二十歳の時に家を出てそれっきり同居もしていないがボクには85歳の両親がいる。最近では話していることもちぐはぐで何を言っているのかわからないことも多い。人間、歳をとれば程度の差こそあれ誰でもボケてくる。ボケ老人を相手に真面目に話していると耳が遠いこともあってことさら疲れる。やらなければいけないことを言って聞かせてもさっぱり覚えていなかったりするので終いには流石に腹が立ってくる。

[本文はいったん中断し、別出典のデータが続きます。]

[src/rtl/drc_pkg.sv]
package drc_pkg;
  localparam int WORD_W  = 16;
  localparam int IMM_W   = 15;
  localparam int FMT_BIT = 15;
  localparam int SEL_BIT = 12;
  localparam int FN_LO   = 6;
  localparam int WA_BIT  = 5;
  localparam int WD_BIT  = 4;
  localparam int WM_BIT  = 3;

  typedef struct packed {
    logic zx;
    logic nx;
    logic zy;
    logic ny;
    logic f;
    logic no;
  } alu_ctl_t;

  typedef struct packed {
    logic             is_c;
    logic [IMM_W-1:0] imm;
    logic             sel_m;
    alu_ctl_t         alu;
    logic             wr_a;
    logic             wr_d;
    logic             wr_m;
    logic [2:0]       jmask;
  } ctl_t;
endpackage

[src/rtl/drc_decode.sv]
module drc_decode
  import drc_pkg::*;
(
  input  logic [WORD_W-1:0] instr,
  output ctl_t              ctl
);
  logic compute;
  assign compute = instr[FMT_BIT];

  always_comb begin
    ctl.is_c  = compute;
    ctl.imm   = instr[IMM_W-1:0];
    ctl.sel_m = instr[SEL_BIT];
    ctl.alu   = alu_ctl_t'(instr[FN_LO+5:FN_LO]);
    ctl.wr_a  = compute & instr[WA_BIT];
    ctl.wr_d  = compute & instr[WD_BIT];
    ctl.wr_m  = compute & instr[WM_BIT];
    ctl.jmask = compute ? instr[2:0] : 3'b000;
  end
endmodule

[src/rtl/drc_alu.sv]
module drc_alu
  import drc_pkg::*;
#(
  parameter int W = 16
) (
  input  logic [W-1:0] x,
  input  logic [W-1:0] y,
  input  alu_ctl_t     ctl,
  output logic [W-1:0] res,
  output logic         zr,
  output logic         ng
);
  logic [W-1:0] x_z, x_n, y_z, y_n, raw;

  always_comb begin
    x_z = ctl.zx ? '0 : x;
    x_n = ctl.nx ? ~x_z : x_z;
    y_z = ctl.zy ? '0 : y;
    y_n = ctl.ny ? ~y_z : y_z;
    raw = ctl.f ? (x_n + y_n) : (x_n & y_n);
    res = ctl.no ? ~raw : raw;
  end

  assign zr = (res == '0);
  assign ng = res[W-1];
endmodule

[src/rtl/drc_branch.sv]
module drc_branch (
  input  logic [2:0] jmask,
  input  logic       zr,
  input  logic       ng,
  output logic       take
);
  logic pos;
  assign pos  = ~zr & ~ng;
  assign take = (jmask[2] & ng) | (jmask[1] & zr) | (jmask[0] & pos);
endmodule

[src/rtl/dual_reg_core.sv]
module dual_reg_core
  import drc_pkg::*;
#(
  parameter int PC_W    = 15,
  parameter int DADDR_W = 15
) (
  input  logic               clk,
  input  logic               rst,
  output logic [PC_W-1:0]    imem_addr,
  input  logic [WORD_W-1:0]  imem_data,
  output logic [DADDR_W-1:0] dmem_addr,
  output logic [WORD_W-1:0]  dmem_wdata,
  output logic               dmem_we,
  input  logic [WORD_W-1:0]  dmem_rdata
);
  localparam logic [PC_W-1:0] PC_ONE = PC_W'(1);

  logic [WORD_W-1:0] a_q, d_q;
  logic [PC_W-1:0]   pc_q;
  ctl_t              ctl;
  logic [WORD_W-1:0] y_op, alu_res;
  logic              zr, ng, take;

  drc_decode u_dec (
    .instr (imem_data),
    .ctl   (ctl)
  );

  assign y_op = ctl.sel_m ? dmem_rdata : a_q;

  drc_alu #(.W(WORD_W)) u_alu (
    .x   (d_q),
    .y   (y_op),
    .ctl (ctl.alu),
    .res (alu_res),
    .zr  (zr),
    .ng  (ng)
  );

  drc_branch u_br (
    .jmask (ctl.jmask),
    .zr    (zr),
    .ng    (ng),
    .take  (take)
  );

  always_ff @(posedge clk) begin
    if (rst) begin
      pc_q <= '0;
      a_q  <= '0;
      d_q  <= '0;
    end else begin
      pc_q <= take ? a_q[PC_W-1:0] : pc_q + PC_ONE;
      if (!ctl.is_c)
        a_q <= {1'b0, ctl.imm};
      else if (ctl.wr_a)
        a_q <= alu_res;
      if (ctl.wr_d)
        d_q <= alu_res;
    end
  end

  assign imem_addr  = pc_q;
  assign dmem_addr  = a_q[DADDR_W-1:0];
  assign dmem_wdata = alu_res;
  assign dmem_we    = ctl.wr_m;

  assert_pc_step_R8: assert property (@(posedge clk) disable iff (rst)
    !take |=> pc_q == PC_W'($past(pc_q) + PC_ONE));

  assert_pc_jump_R8: assert property (@(posedge clk) disable iff (rst)
    take |=> pc_q == $past(a_q[PC_W-1:0]));

  assert_const_load_R2: assert property (@(posedge clk) disable iff (rst)
    !imem_data[FMT_BIT] |=> a_q == {1'b0, $past(imem_data[IMM_W-1:0])});

  assert_const_nowrite_R2: assert property (@(posedge clk) disable iff (rst)
    !imem_data[FMT_BIT] |-> !dmem_we);

  assert_dreg_update_R6: assert property (@(posedge clk) disable iff (rst)
    (imem_data[FMT_BIT] && imem_data[WD_BIT]) |=> d_q == $past(alu_res));
endmodule

[config.mk]
export PLATFORM = sky130hd
export DESIGN_NAME = dual_reg_core
export DESIGN_NICKNAME = d
export VERILOG_FILES = /design/src/rtl/drc_pkg.sv /design/src/rtl/drc_decode.sv /design/src/rtl/drc_alu.sv /design/src/rtl/drc_branch.sv /design/src/rtl/dual_reg_core.sv
export SDC_FILE = /design/constraint.sdc
export NUM_CORES = 1
export LEC_CHECK = 0
export ABC_CLOCK_PERIOD_IN_PS = 15750
export CORE_ASPECT_RATIO = 1.25
export CORE_UTILIZATION = 30
export DETAILED_ROUTE_END_ITERATION = 6
export PLACE_DENSITY = 0.63
export SETUP_SLACK_MARGIN = 0.15
export SYNTH_ARGS = -nofsm -noshare
export SYNTH_HDL_FRONTEND = slang
export SYNTH_SLANG_ARGS = --single-unit
[constraint.sdc]
create_clock -name clk -period 15.75 [get_ports clk]
set_clock_uncertainty 0.2 [all_clocks]
set_input_delay 3.15 -clock clk [delete_from_list [all_inputs] [get_ports clk]]
set_output_delay 3.15 -clock clk [all_outputs]
set_load 0.02 [all_outputs]
==> out/metrics.cfg <==
[cts]
cts_buffers=5
h-tree-depth=2
clk_latency_ns=0.29
cts_tree=yes
cts.sinks=47
cts.hold.buffers_added=0
cts.path.max_buffers=2
post_cts_buffers=0
path_clk_slew_ns=0.06
cts_resized=0
cts_root_buf=clkbuf_16

[finish]
layout-drive-gt1-share_pct=6.656
diodes=0
area_delta_synth_final_pct=21.38
fin_nets=667

[floorplanning]
boundaryPins=81
dieHeight_um=138.6
start_util_pct=30.94
die_x_um=111.3
dieArea_um2=15420
std_cell_rows=49
coreArea_um2=14470

[pwr]
pwr_density_cell_nw_per_um2=100.7
power_leakage_nw=2.077
ir_worst_vdd_uv=38.85

[worst_setup_path]
crit_path_end_kind=output pin
path_class=in -> out
start_kind=primary input
cp_top_family=buffers and inverters
path_max_fanout=17
critPathMaxStageDelay_ns=1.16
path_buf_inv=2
critPathSlowestCell=clkdlybuf4s50_1
crit_chain=clkdlybuf4s50_1 -> mux2i_1 -> nor2_1 -> xor2_1 -> ha_1 -> fa_1 -> a211oi_2 -> o21ai_2 -> a31o_2 -> a311oi_1 -> xnor2_1 -> clkdlybuf4s50_1
crit_required_ns=12.40
cpMostUsedCell=clkdlybuf4s50_1
cp.arrival_ns=7.78

[timing]
hold_ws_ns=0.2581
relSlewSlack_pct=27.30
maxClockFrequency_mhz=89.82
setup-violations-final=0
tns_ns=0
fin_crit_sh_pct=70.69
drv_slew=0
worst_slew_pin_slew_ns=1.087
rsz0062_at_grt=false
finalHoldViolations=0
finalCriticalPeriod_ns=11.13

[detailed_routing]
wl_per_cell_um=16.49
drtIter0Drc=319
drc=20
vias=4223
ant_nets=0
dr.pass1.iters=7
via_per_inst=5.319
routed_wl_mm=13.10

[grt]
grt_pass1_wl_mm=20.73
overflow=0
antenna_found_initial=0
grt_pass1_vias=4085
track_usage_pct=16.55
grt_max_degree=63

[logic_synthesis]
ys_types=62
ys_warn_count=0
yosysSeqAreaShare_pct=21.02
synthTopCellsByCount=60 x nor2_1, 56 x nand2_1, 47 x dfxtp_1
synth.avg_cell_area_um2=7.772
synth-edff-count=0
synth.most_common_cell=nor2_1
ys_dominant_reg_cell=dfxtp_1
async_flop_share_pct=0
synth_nets=628
ys_ff_latch=47
syn-instance-count=576
post-synth-top-area-cell=dfxtp_1
netlist_top_cells_area=dfxtp_1 21%, mux2i_1 7.8%, xnor2_1 6.8%
synth_top_area_share_pct=21.02
synth_area_um2=4477

[outcome]
violations=DRC
outcome=complete, but fails checks

[run]
drv_cap=0

[place]
routabilityCongestion=0.9090
hpwl_mm=10.02
port_buffers=80

[min_path]
hp-class=reg -> reg

-- worst min-delay path, cell delays in order, from the launching register on --
cell and delay (ns):
dfxtp_1 0.31, nand2_1 0.05, a21oi_1 0.05
-- placed cells by master, fill, tap and decap left out, types with 3 or more instances in the layout --
| master | Yosys | routed |
|---|---|---|
| nor2_1 | 60 | 60 |
| a21oi_1 | 35 | 35 |
| mux2_4 | 9 | 9 |
| mux2_2 | 7 | 7 |
| o21a_1 | 3 | 3 |
| or3_1 | 5 | 5 |
| mux2i_1 | 35 | 35 |
| nand2b_1 | 21 | 21 |
| nor2b_1 | 21 | 21 |
| a31o_2 | 3 | 3 |
| nand4_1 | 3 | 3 |
| o22ai_1 | 4 | 4 |
| xor2_1 | 23 | 23 |
| ha_1 | 17 | 17 |
| nor3b_1 | 7 | 7 |
| clkbuf_16 | 0 | 5 |
| dfxtp_1 | 47 | 47 |
| nand3_1 | 17 | 17 |
| a211oi_1 | 24 | 24 |
| o21bai_1 | 4 | 4 |
| nand2_1 | 56 | 56 |
| inv_1 | 11 | 11 |
| nand3b_1 | 5 | 5 |
| and3_1 | 4 | 4 |
| xnor2_1 | 35 | 35 |
| buf_4 | 16 | 4 |
| o211ai_1 | 8 | 8 |
| nor3_1 | 11 | 11 |
| o21ai_0 | 13 | 13 |
| clkdlybuf4s50_1 | 0 | 79 |
-- area by class of cell --
class	instances	area, um2
clock buffer	6	128.9
sequential	47	940.9
tap	178	222.7
inverter	11	41.29
multi-input combinational	466	3214
fill	1521	9035
timing repair buffer	84	825.8
clock inverter	2	60.06
-- where the power goes --
| part | leakage (nW) | switching (mW) | internal [mW] |
|---|---|---|---|
| Sequential | 0.386 | 0.0101 | 0.130 |
| Clock | 0.0911 | 0.0472 | 0.0911 |
| Combinational | 1.60 | 0.152 | 0.116 |
| Total | 2.08 | 0.210 | 0.338 |
-- routing by layer --
metal	track usage (%)	vias to the layer above	wire length [um]
li1	-	2083	-
met1	18.61	2005	5503
met2	30.66	112	6587
met3	1.792	23	540
met4	8.321	0	464
met5	0	-	0
-- cells by family after synthesis --
family | share of synthesized area (%)
fa+ha+maj | 5.198
mux | 12.61
xor+xnor | 11.35
flops | 21.02
buf+inv | 7.183
simple gates | 24.51
compound gates | 18.14
-- per-stage QoR --
step	instances	util, %	worst slack [ns]	area (um2)	power, mW
finish	794	37.56	4.617	5434	0.5473
CTS	794	37.56	4.612	5434	0.5478
global route	794	37.56	4.303	5434	0.5763
detailed placement	786	36.25	4.613	5245	0.4094
floorplan	576	-	6.103	4477	0.3273
global placement	786	36.25	4.715	5245	0.4045
-- path summary, 6_finish.rpt --
kind / startpoint / end / slack [ns] / cells after the start
min reg2reg: d_q[4] / d_q[4] / 0.26 / 2
max reg2reg: a_q[0] / imem_addr[2] / 10.97 / 14
min: d_q[4] / d_q[4] / 0.26 / 2
max: imem_data[12] / dmem_wdata[12] / 4.62 / 12
-- sequential cells by signal, summed over array words and instances, names as in the netlist --
name       flops
a_q           16
imem_addr     15
d_q           16
Power figures use the tool's default switching activity.
$ cat src/rtl/mbox_port.sv
`timescale 1ns/1ps
module mbox_port
  import mbox_pkg::*;
#(
  parameter int unsigned CH      = 4,
  parameter int unsigned DW      = 32,
  parameter int unsigned AW      = 4,
  parameter bit          HAS_CLR = 1'b0
) (
  input  logic                 clk,
  input  logic                 rst_n,
  input  logic                 clr,
  input  logic                 req,
  input  logic                 we,
  input  logic [AW-1:0]        addr,
  input  logic [DW-1:0]        wdata,
  output logic [DW-1:0]        rdata,
  output logic                 err,
  output logic                 irq,
  input  logic [CH-1:0]        tx_empty,
  input  logic [CH-1:0]        rx_full,
  input  logic [CH-1:0][DW-1:0] rx_data,
  output logic [CH-1:0]        tx_wr,
  output logic [CH-1:0]        rx_rd,
  output logic                 clr_req
);
  acc_e          acc;
  int unsigned   ch_i;
  logic          sel_empty;
  logic [CH-1:0] tie_q, tie_d;
  logic [CH-1:0] rie_q, rie_d;
  logic          ctrl_wr;
  logic          ctrl_en;

  always_comb begin
    acc  = mbox_decode(int'(addr), CH);
    ch_i = (acc == ACC_RX) ? int'(addr) - CH : int'(addr);
  end

  // Channel strobes and the selected empty bit
  always_comb begin
    tx_wr     = '0;
    rx_rd     = '0;
    sel_empty = 1'b0;
    for (int n = 0; n < CH; n++) begin
      if (ch_i == n) begin
        sel_empty = tx_empty[n];
        tx_wr[n]  = req && we && (acc == ACC_TX) && tx_empty[n];
        rx_rd[n]  = req && !we && (acc == ACC_RX);
      end
    end
  end

  // Read mux and error response
  always_comb begin
    rdata = '0;
    err   = 1'b0;
    unique case (acc)
      ACC_TX:   err = req && we && !sel_empty;
      ACC_RX: begin
        err = req && we;
        for (int n = 0; n < CH; n++) begin
          if (ch_i == n) rdata = rx_data[n];
        end
      end
      ACC_STAT: begin
        rdata[EMPTY_LSB +: CH] = tx_empty;
        rdata[FULL_LSB  +: CH] = rx_full;
      end
      ACC_CTRL: begin
        rdata[EMPTY_LSB +: CH] = tie_q;
        rdata[FULL_LSB  +: CH] = rie_q;
      end
      default:  err = req;
    endcase
  end

  // Interrupt enables: next state
  always_comb begin
    ctrl_wr = req && we && (acc == ACC_CTRL);
    ctrl_en = clr | ctrl_wr;
    tie_d   = tie_q;
    rie_d   = rie_q;
    if (clr) begin
      tie_d = '0;
      rie_d = '0;
    end else if (ctrl_wr) begin
      tie_d = wdata[EMPTY_LSB +: CH];
      rie_d = wdata[FULL_LSB  +: CH];
    end
  end

  always_ff @(posedge clk or negedge rst_n) begin
    if (!rst_n) begin
      tie_q <= '0;
      rie_q <= '0;
    end else if (ctrl_en) begin
      tie_q <= tie_d;
      rie_q <= rie_d;
    end
  end

  generate
    if (HAS_CLR) begin : g_clr
      assign clr_req = ctrl_wr && wdata[CLR_BIT];
    end else begin : g_noclr
      assign clr_req = 1'b0;
    end
  endgenerate

  assign irq = (|(tie_q & tx_empty)) | (|(rie_q & rx_full));
endmodule
[config.mk]
export PLATFORM = sky130hd
export DESIGN_NAME = restoring_divider
export DESIGN_NICKNAME = d
export VERILOG_FILES = /design/src/rtl/udiv_pkg.sv /design/src/rtl/udiv_sub.sv /design/src/rtl/udiv_stage.sv /design/src/rtl/udiv_ctrl.sv /design/src/rtl/restoring_divider.sv
export SDC_FILE = /design/constraint.sdc
export NUM_CORES = 1
export LEC_CHECK = 0
export ABC_AREA = 1
export BUFFER_PORTS_ARGS = -buffer_cell sky130_fd_sc_hd__buf_2
export CAP_MARGIN = 10
export CORE_MARGIN = 8
export CORE_UTILIZATION = 45
export DETAILED_ROUTE_END_ITERATION = 6
export HOLD_SLACK_MARGIN = 0.15
export PLACE_DENSITY_LB_ADDON = 0.05
export SLEW_MARGIN = 20
export SYNTH_ARGS = -nofsm -noshare
export SYNTH_HDL_FRONTEND = slang
export SYNTH_SLANG_ARGS = --single-unit
export TNS_END_PERCENT = 1
[constraint.sdc]
create_clock -name clk -period 12.05 [get_ports clk]
set_clock_uncertainty 0.1 [all_clocks]
set_input_delay 1.8075 -clock clk [delete_from_list [all_inputs] [get_ports clk]]
set_output_delay 1.8075 -clock clk [all_outputs]
set_load 0.02 [all_outputs]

しかしボケ老人とはそういう生き物だ。カチンとくる方もいるだろうが事実だ。そのことがやっとわかってきた。もはや覚えることも考えることもほとんどできなくなっている。だから言って聞かせようとすること自体が無理なのだ。無理なものを押し付けようとしたところで仕方がない。諦めが肝心だ。もう老い先も短いのだから自分の人生や人格を否定されながら生きるのも嫌だろう。それでも思いついたように生意気なことを言い始めるからどこからどこまでが正気なのかもわからない。

でもよく考えてみればそれは老人に限ったことではない。人の話を聞いても書いてあることを読んでもまったく理解出来ない人がいる。それが20代や30代でもだ。中年になればみんな多少の分別があるのかと思っていたがそうでもないらしい。「人の話聞いてる?」と言いたくなるような人もたくさんいる。そんな人に最初は腹も立ったが最近、ボケ老人とつき合う時間が多くなって考えも変わってきた。わからない人には何を言ってもわからない。言って聞かせようとしていること自体が無理なことなのだ。

諦めが肝心だ。やりたいようにやらせておくしかない。それがお互いにとって平和に過ごす最善の道なのだ。ただ火事など出して周りに迷惑をかけないかどうかだけが心配の種である。